Namun, "konfirmasi lebih lanjut" yang diminta WHO kemungkinan besar akan lebih sulit. Dalam laporannya, WHO menyatakan kekhawatirannya mengenai berkurangnya testing COVID-19 oleh negara-negara anggota. WHO menegur bahwa data COVID-19 jadi tidak akurat dan tidak tepat waktu.
"[Hal] ini menghalangi kemampuan kami untuk melacak keberadaan virus, penyebarannya, dan evolusinya, berbagai informasi dan analisis yang penting untuk mengakihir fase akut dari pandemik ini," tegur WHO.
WHO tidak segan-segan memperingatkan bahwa hal ini bisa berujung pada meningkatnya angka rawat inap dan kematian akibat COVID-19. Selain itu, WHO menekankan bahwa berkurangnya testing bisa memperlambat respons dunia terhadap varian COVID-19 baru (jika ditemukan).
ilustrasi sedang menjalani tes PCR (thequint.com)
UKHSA juga memperingatkan WHO untuk tidak langsung mengambil keputusan (untuk menjadikan XE sebagai variant of concern [VOC]). Salah satu alasannya adalah karena data dari WHO masih tergolong baru. UKHSA menekankan bahwa kasus XE berkontribusi hanya lebih dari 1 persen dari keseluruhan kasus.

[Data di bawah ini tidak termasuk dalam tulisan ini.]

--- src/stc_pkg.sv ---
// package: register map, fields and constants of the sixteen-bit timer/counter
package stc_pkg;
  // offsets printed as register indices; byte address is index times four
  localparam logic [7:0] IDX_INTCTL = 8'h0B;
  localparam logic [7:0] IDX_FLAGS = 8'h0C;
  localparam logic [7:0] IDX_CNT_LO = 8'h0E;
  localparam logic [7:0] IDX_CNT_HI = 8'h0F;
  localparam logic [7:0] IDX_CTRL = 8'h10;
  localparam logic [7:0] IDX_ENABLES = 8'h8C;
  localparam logic [7:0] IDX_PORTB = 8'h06;
  localparam logic [7:0] IDX_PORTB_DIR = 8'h86;
  // control, flag and interrupt control field positions
  localparam int CTRL_RUN = 0;
  localparam int CTRL_CS = 1;
  localparam int CTRL_NOSYNC = 2;
  localparam int CTRL_OSCEN = 3;
  localparam int CTRL_PS_LO = 4;
  localparam int FLAG_OVF = 0;
  localparam int INTCTL_GIE = 7;
  localparam int INTCTL_PEIE = 6;
  // reset values, control write mask and count maximum
  localparam logic [7:0] CTRL_RST = 8'h00;
  localparam logic [7:0] CTRL_MASK = 8'h3F;
  localparam logic [7:0] FLAGS_RST = 8'h00;
  localparam logic [7:0] ENABLES_RST = 8'h00;
  localparam logic [7:0] INTCTL_RST = 8'h00;
  localparam logic [7:0] DIR_RST = 8'hFF;
  localparam logic [15:0] CNT_RST = 16'h0000;
  localparam logic [15:0] CNT_MAX = 16'hFFFF;
  // internal clock: one count per instruction cycle of four clocks
  localparam int CLK_NS = 100;
  localparam int INSTR_NS = 400;
  localparam logic [1:0] INSTR_DIV_LAST = 2'(INSTR_NS / CLK_NS - 1);
  typedef enum logic [1:0] {
    STC_TIMER = 2'b00,
    STC_SYNC_CNT = 2'b01,
    STC_ASYNC_CNT = 2'b10
  } stc_mode_t;
  function automatic stc_mode_t stc_mode(input logic [7:0] ctrl);
    if (!ctrl[CTRL_CS]) begin
      return STC_TIMER;
    end else if (ctrl[CTRL_NOSYNC]) begin
      return STC_ASYNC_CNT;
    end
    return STC_SYNC_CNT;
  endfunction
endpackage

--- src/stc_tick_if.sv ---
// interface: tick source to counter core
`timescale 1ns/1ns
interface stc_tick_if;
  logic tick;
  logic [1:0] ps_code;
  logic clr;
  modport src (output tick, input ps_code, input clr);
  modport dst (input tick, output ps_code, output clr);
endinterface

--- src/stc_prescaler.sv ---
// prescaler: divides incoming edges by 1, 2, 4 or 8
`timescale 1ns/1ns
module stc_prescaler
  import stc_pkg::*;
(
  input wire logic i_clk,
  input wire logic i_rstn,
  input wire logic i_edge,
  stc_tick_if.src tk
);
  logic [2:0] div;
  logic [2:0] next_div;
  logic hit;
  always_comb begin
    next_div = div + 3'h1;
    case (tk.ps_code)
      2'b11: hit = (div == 3'h7);
      2'b10: hit = (div[1:0] == 2'h3);
      2'b01: hit = div[0];
      default: hit = 1'b1;
    endcase
  end
  always_ff @(posedge i_clk or negedge i_rstn) begin
    if (!i_rstn) begin
      div <= 3'h0;
    end else if (tk.clr) begin
      div <= 3'h0;
    end else if (i_edge) begin
      div <= next_div;
    end
  end
  assign tk.tick = i_edge & hit;
endmodule // stc_prescaler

Pada dasarnya, angka penularan XE tidak berbeda secara signifikan dari BA.2. Sementara WHO mengestimasi penularan XE adalah sekitar 10 persen, UKHSA juga mengatakan bahwa XE memiliki tingkat penularan pada 9,8 persen di atas BA.2.
"Seiring perubahan estimasi karena pembaruan data, angka ini tidak bisa dijadikan patokan pasti angka penularan dari varian rekombinan ini. Angka-angka XE masih terlalu minim untuk dianalisis berdasarkan kawasannya," ungkap UKHSA.
Itulah tadi beberapa fakta soal varian terbaru COVID-19 yaitu XE. Selalu pastikan untuk membaca perkembangan pandemik dari sumber terpercaya, ya!